2. The method as defined in claim 1, further comprising providing outer body with engaging means on the radially outer surface to engage a tool to hold the outer body stationary while the nut is being turned by a tool; and forming the opposite axial side of the outer body so as to create a friction with the object to avoid a turn-along of the washer under severe conditions, so that the washer remains stationary disregarding if the radially inner segment is arranged in the radially inner opening of the outer body or not, and so that the one axial side controls a facial friction of the nut.

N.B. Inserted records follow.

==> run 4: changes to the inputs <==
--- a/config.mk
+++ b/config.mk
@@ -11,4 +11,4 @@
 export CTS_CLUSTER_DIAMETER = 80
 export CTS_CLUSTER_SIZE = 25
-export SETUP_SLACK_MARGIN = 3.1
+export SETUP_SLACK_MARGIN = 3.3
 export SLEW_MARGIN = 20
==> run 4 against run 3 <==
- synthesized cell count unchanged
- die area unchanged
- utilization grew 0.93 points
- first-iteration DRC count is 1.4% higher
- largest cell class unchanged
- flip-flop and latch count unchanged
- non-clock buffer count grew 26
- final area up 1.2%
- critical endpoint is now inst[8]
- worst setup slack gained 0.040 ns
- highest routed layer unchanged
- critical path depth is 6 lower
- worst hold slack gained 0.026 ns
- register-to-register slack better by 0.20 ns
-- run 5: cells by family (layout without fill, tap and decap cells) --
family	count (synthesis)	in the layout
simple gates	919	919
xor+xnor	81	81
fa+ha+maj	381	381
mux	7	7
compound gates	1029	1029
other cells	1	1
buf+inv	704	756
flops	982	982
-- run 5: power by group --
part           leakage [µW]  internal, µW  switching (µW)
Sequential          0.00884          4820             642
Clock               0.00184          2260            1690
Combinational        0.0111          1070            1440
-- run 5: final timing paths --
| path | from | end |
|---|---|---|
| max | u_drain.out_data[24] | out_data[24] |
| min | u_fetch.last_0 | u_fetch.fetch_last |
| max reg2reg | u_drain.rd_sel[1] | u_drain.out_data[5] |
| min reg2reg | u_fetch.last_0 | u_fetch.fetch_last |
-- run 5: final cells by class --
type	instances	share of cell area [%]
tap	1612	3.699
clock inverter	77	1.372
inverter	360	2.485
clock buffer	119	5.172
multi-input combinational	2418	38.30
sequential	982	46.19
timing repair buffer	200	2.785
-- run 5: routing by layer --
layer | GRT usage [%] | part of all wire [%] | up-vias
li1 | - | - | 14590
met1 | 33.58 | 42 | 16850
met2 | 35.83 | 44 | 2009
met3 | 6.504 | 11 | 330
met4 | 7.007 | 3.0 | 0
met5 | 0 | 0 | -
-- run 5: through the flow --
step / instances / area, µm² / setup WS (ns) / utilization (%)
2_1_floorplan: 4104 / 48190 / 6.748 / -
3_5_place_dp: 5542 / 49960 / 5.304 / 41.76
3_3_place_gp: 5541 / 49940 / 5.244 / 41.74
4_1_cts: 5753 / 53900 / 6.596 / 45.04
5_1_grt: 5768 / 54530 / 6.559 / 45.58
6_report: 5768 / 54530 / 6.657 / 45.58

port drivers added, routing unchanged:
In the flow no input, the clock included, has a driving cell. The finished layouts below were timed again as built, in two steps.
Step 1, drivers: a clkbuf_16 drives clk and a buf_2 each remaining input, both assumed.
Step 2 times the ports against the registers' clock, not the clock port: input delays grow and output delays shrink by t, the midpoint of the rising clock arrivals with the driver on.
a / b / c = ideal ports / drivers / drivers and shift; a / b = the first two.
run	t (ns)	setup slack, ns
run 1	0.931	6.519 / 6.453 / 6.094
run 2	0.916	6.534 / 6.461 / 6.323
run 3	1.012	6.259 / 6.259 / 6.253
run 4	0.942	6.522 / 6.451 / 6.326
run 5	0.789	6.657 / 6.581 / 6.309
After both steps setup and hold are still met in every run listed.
Context: an optimization exercise on an open-source flow, tuned for small area, a short achievable clock period and few clock cycles per item. The choices shown serve that exercise and are no tape-out recipe.
Where RTL was checked, it was by simulation tests only, not by an equivalence proof against the original.
Only the layout flow was run in run 1; the RTL was not checked for function there.
Power is estimated from default activity; no workload was simulated.

## flow/design.v (module list and top-level ports; edited modules follow where they fit)
// module ex_stage: 966 lines
module ex_stage (
    input  logic        clk,
    input  logic        rst,
    input  logic        id_ex_valid,
    input  logic [31:0] id_ex_pc,
    input  logic [31:0] id_ex_rs1_data,
    input  logic [31:0] id_ex_rs2_data,
    input  logic [31:0] id_ex_imm,
    input  logic        id_ex_alu_src,
    input  logic [3:0]  id_ex_alu_op,
    input  logic        id_ex_branch,
    input  logic [2:0]  id_ex_funct3,
    input  logic [4:0]  id_ex_rd,
    input  logic        id_ex_reg_write,
    input  logic        id_ex_mem_read,
    input  logic        id_ex_mem_write,
    input  logic        id_ex_mem_to_reg,
    input  logic [1:0]  forwardA,
    input  logic [1:0]  forwardB,
    input  logic [31:0] mem_wb_fwd_data,
    input  logic        mem_stall,
    input  logic        flush,
    output logic        ex_busy,
    output logic        ex_mem_valid,
    output logic        ex_mem_reg_write,
    output logic        ex_mem_mem_read,
    output logic        ex_mem_mem_write,
    output logic        ex_mem_mem_to_reg,
    output logic [31:0] ex_mem_alu_result,
    output logic [31:0] ex_mem_store_data,
    output logic [4:0]  ex_mem_rd,
    output logic        ex_mem_branch_taken,
    output logic [31:0] ex_mem_branch_target
);
  // ...
==> flow/flow/run.sh <==
#!/bin/bash
# Standard synthesis, then the standard layout with timing repair aimed
# below the clock period (setup margin in flow/margin.txt), so the achieved
# period shrinks. Ports are buffered with buf_2 rather than the delay cell
# buffer_ports picks by default.
set -euo pipefail
MARGIN=$(cat flow/margin.txt)
bash standard.sh synth > synth.log 2>&1
bash standard.sh SETUP_SLACK_MARGIN=$MARGIN "BUFFER_PORTS_ARGS=-buffer_cell sky130_fd_sc_hd__buf_2" finish > layout.log 2>&1
==> flow/flow/margin.txt <==
10
==> flow/standard.sh <==
#!/bin/bash
# synth_recipe.tcl (not shown) runs the flow's synth.tcl, then flattens the netlist and writes it again
# the make line also repeats each setting of config.mk as NAME=value (left out here)
make -C /OpenROAD-flow-scripts/flow DESIGN_CONFIG=/design/flow/config.mk WORK_HOME=/design/flow/orfs CLKGATE_MAP_FILE= SYNTH_SCRIPT=/design/flow/synth_recipe.tcl "${@:-finish}"
==> flow/config.mk <==
export PLATFORM = sky130hd
export DESIGN_NAME = ex_stage
export DESIGN_NICKNAME = ex_stage
export VERILOG_FILES = /design/flow/design.v
export SDC_FILE = /design/flow/constraint.sdc
export NUM_CORES = 4
export LEC_CHECK = 0
export CAP_MARGIN = 20
export CORE_MARGIN = 2
export CORE_UTILIZATION = 30
export SLEW_MARGIN = 20
==> flow/constraint.sdc <==
create_clock -name core_clock -period 18.0 [get_ports {clk}]
set_input_delay 3.6000 -clock core_clock [delete_from_list [all_inputs] [get_ports {clk}]]
set_output_delay 3.6000 -clock core_clock [all_outputs]
set_load 0.01 [all_outputs]
==> run_results.csv, run 1 <==
group,metric,value,unit
sta,slew_violations,25,
critical_path,rr_endpoint,"res_s_q[4]$_DFFE_PP_",
clock_network,clk_pin_slew_worst_paths,0.08,ns
pwr,p_per_area,102.0,mW/mm^2
global_route,globalRouteOverflowTotal,0,
synth,synth_simple_gate_area_share,17.23,%
synth,synthFlopType,"edfxtp_1",
layout,fin_util,39.71,%
layout,nClkBuffers,20,
placement,hpwl,126100,um
layout,final_cell_mix,"356 x nand2_1, 285 x buf_2, 230 x ha_1",
detailed_routing,drc,0,
global_route,grt_start_max_net_pins,80,
pwr,p_leak,15.59,nW
critical_path,reg2reg_depth,21,
critical_path,r2r-start,"res_s_q[0]$_DFFE_PP_",
clock_network,root_buffer,"clkbuf_16",
layout,fillerInstances,9378,
sta,clock.fmax,119.3,MHz
sta,min_period_over_period,46.59,%
layout,n_all_buffers,597,
detailed_routing,first_iter_violations,4455,
pwr,swShare,52.02,%
run_status,violations,"slew limit",
sta,slew_headroom,-0.1480,%
run_status,run_status,"failed layout checks",
placement,place.port_buffers,294,
synth,synth_fa_ha_area_share,25.94,%
layout,final_common_cell,"nand2_1",
placement,place_ws,7.505,ns
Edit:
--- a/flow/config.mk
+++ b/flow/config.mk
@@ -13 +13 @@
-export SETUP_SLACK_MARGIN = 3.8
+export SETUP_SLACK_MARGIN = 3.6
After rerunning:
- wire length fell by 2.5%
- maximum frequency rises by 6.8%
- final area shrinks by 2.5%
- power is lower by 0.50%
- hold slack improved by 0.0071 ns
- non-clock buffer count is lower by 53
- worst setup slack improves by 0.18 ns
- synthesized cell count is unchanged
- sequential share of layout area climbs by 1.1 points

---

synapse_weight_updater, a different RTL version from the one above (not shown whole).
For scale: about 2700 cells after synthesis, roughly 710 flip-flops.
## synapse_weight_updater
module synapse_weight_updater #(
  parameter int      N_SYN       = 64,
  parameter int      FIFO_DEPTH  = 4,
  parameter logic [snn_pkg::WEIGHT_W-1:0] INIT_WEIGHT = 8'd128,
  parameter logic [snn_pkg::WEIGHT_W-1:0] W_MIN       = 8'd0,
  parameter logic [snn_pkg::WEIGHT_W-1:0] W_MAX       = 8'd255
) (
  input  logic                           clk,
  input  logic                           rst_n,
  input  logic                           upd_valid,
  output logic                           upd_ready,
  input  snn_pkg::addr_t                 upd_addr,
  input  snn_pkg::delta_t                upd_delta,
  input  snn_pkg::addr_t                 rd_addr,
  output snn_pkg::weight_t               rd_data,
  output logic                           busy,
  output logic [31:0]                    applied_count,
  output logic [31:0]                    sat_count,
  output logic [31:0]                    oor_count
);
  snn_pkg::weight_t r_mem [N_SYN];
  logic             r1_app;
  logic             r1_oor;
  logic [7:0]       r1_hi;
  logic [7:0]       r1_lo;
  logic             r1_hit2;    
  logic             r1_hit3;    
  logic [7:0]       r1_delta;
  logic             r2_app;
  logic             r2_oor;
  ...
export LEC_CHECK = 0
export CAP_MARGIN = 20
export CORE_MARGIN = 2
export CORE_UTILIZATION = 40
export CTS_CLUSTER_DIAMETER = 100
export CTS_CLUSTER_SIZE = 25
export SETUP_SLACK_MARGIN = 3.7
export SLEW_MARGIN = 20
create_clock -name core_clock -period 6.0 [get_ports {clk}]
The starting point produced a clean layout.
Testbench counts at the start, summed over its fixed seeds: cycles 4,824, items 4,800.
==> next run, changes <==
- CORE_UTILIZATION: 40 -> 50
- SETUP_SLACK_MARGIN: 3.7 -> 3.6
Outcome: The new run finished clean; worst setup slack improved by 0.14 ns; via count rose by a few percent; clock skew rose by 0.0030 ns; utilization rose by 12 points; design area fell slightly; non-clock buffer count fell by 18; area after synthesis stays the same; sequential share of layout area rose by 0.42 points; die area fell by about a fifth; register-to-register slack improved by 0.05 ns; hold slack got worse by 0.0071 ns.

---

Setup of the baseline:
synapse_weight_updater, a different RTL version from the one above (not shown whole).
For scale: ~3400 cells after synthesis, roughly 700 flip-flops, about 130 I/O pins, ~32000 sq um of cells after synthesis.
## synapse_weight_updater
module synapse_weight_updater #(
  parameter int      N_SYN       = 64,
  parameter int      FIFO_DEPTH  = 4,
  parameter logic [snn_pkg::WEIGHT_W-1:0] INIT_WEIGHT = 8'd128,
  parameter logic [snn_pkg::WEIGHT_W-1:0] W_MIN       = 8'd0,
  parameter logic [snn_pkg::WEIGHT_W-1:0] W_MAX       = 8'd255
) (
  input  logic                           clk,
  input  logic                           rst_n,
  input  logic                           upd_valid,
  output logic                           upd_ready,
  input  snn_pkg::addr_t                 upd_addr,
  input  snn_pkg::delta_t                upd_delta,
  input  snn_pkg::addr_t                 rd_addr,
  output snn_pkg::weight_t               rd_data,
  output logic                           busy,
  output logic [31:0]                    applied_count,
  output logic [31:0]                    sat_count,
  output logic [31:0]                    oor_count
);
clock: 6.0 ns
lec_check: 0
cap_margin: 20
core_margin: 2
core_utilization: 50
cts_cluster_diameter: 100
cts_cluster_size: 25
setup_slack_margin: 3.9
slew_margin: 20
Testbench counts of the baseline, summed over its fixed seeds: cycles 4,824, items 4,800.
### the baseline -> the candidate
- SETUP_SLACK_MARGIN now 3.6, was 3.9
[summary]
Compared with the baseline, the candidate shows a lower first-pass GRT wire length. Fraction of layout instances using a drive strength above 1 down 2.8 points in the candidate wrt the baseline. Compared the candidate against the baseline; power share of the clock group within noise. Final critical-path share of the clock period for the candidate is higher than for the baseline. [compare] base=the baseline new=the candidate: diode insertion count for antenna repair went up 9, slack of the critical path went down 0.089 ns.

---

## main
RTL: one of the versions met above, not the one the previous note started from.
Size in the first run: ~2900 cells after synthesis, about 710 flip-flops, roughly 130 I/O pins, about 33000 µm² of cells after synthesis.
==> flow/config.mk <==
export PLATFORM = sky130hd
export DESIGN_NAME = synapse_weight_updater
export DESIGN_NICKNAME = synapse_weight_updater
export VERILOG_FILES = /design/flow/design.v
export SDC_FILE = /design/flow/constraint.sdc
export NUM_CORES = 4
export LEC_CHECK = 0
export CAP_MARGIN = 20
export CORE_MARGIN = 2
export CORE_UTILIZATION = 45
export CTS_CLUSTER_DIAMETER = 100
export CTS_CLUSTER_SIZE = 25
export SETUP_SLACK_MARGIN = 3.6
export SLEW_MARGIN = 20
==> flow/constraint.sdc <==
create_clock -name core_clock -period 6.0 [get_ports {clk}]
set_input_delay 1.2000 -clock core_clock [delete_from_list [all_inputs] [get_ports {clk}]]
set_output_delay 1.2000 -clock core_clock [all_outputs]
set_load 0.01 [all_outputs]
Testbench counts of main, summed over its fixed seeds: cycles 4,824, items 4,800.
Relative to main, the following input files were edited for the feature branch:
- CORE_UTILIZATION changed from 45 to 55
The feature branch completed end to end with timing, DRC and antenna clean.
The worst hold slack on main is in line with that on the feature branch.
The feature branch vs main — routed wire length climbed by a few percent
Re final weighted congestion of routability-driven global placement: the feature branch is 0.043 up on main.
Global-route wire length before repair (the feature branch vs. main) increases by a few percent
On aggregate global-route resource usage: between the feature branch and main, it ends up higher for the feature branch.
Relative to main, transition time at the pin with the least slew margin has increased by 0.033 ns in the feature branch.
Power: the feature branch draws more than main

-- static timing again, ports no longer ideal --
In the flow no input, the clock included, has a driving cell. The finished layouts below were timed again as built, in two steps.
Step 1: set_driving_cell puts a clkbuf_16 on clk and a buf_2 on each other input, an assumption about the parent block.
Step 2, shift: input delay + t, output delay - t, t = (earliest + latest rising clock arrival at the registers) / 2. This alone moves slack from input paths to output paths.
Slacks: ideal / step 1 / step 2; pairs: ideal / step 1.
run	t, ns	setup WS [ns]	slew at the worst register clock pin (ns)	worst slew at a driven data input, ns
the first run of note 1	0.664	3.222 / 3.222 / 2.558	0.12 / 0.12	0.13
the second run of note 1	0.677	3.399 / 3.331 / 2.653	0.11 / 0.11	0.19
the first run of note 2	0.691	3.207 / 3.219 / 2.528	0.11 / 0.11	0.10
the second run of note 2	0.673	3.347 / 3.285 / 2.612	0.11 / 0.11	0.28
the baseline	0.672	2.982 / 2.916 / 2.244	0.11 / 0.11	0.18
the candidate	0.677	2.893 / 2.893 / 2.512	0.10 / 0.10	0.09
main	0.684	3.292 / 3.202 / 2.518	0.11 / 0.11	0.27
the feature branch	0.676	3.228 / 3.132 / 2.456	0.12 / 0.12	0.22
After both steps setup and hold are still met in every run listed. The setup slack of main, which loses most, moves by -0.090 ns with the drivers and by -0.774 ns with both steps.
What follows belongs to an exercise in optimizing a design on an open flow for small area, a short achievable clock period and few clock cycles per item; a production flow would make more cautious choices.
Only simulation tests tie the RTL to the original design; equivalence was not proved.
Power and IR drop assume default switching activity.

the baseline:
// serial_frame_to_omni_motor_drive
module serial_frame_to_omni_motor_drive
(
  input  logic                   clk,
  input  logic                   rst_n,
  input  logic                   in_valid,
  output logic                   in_ready,
  input  logic [7:0]             in_data,
  output logic                   out_valid,
  input  logic                   out_ready,
  output logic [1:0]             out_motor_index,
  output logic                   out_forward_pin,
  output logic                   out_reverse_pin,
  output logic [15:0]            out_duty,
  output logic                   out_status_led,
  output logic                   out_last,
  input  logic                   cfg_we,
  input  logic [1:0]             cfg_index,
  input  logic [15:0]            cfg_data
);
Size: ~1800 cells after synthesis, ~290 flip-flops, roughly 55 I/O pins, about 18000 um^2 of cells after synthesis.
clock: 7.0 ns
lec_check: 0
cap_margin: 20
core_margin: 2
core_utilization: 40
setup_slack_margin: 4.1
slew_margin: 20
standard.sh (not shown) runs the stock make flow with config.mk's settings and CLKGATE_MAP_FILE= SYNTH_SCRIPT=/design/flow/synth_recipe.tcl, a recipe that flattens the netlist after the stock synthesis.
==> flow/flow/run.sh <==
#!/bin/bash
set -euo pipefail
bash standard.sh synth > synth.log 2>&1
bash standard.sh \
  "BUFFER_PORTS_ARGS=-buffer_cell sky130_fd_sc_hd__buf_2" \
  "CTS_ARGS=-sink_clustering_enable -repair_clock_nets -dont_use_dummy_load -buf_list {sky130_fd_sc_hd__clkbuf_4 sky130_fd_sc_hd__clkbuf_8} -sink_clustering_size 14 -sink_clustering_max_diameter 50" \
  finish > layout.log 2>&1
Testbench counts of the baseline, summed over its fixed seeds: cycles 3,184, frames 384.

3. The method as defined in claim 1, further comprising configuring the radially outer body and the radially inner segment so that the radially inner segment starts moving axially only upon a pre-closure of two parts of the object which no longer changes during the tightening process, so that any movement of the radially inner segment inside the radially outer body reflects an actual bolt elongation and therefore a bolt load.

4. The method as defined in claim 1, and further comprising stopping an operation of the tool when the radially inner segment has moved to achieve a desired bolt elongation and therefore a desired bolt load.

5. The method as defined in claim 1, wherein said stopping includes monitoring the movement of said inner segment electronically and stopping the tool correspondingly.

6. The method as defined in claim 1, wherein said stopping includes monitoring the movement of the segment mechanically and stopping the tool correspondingly.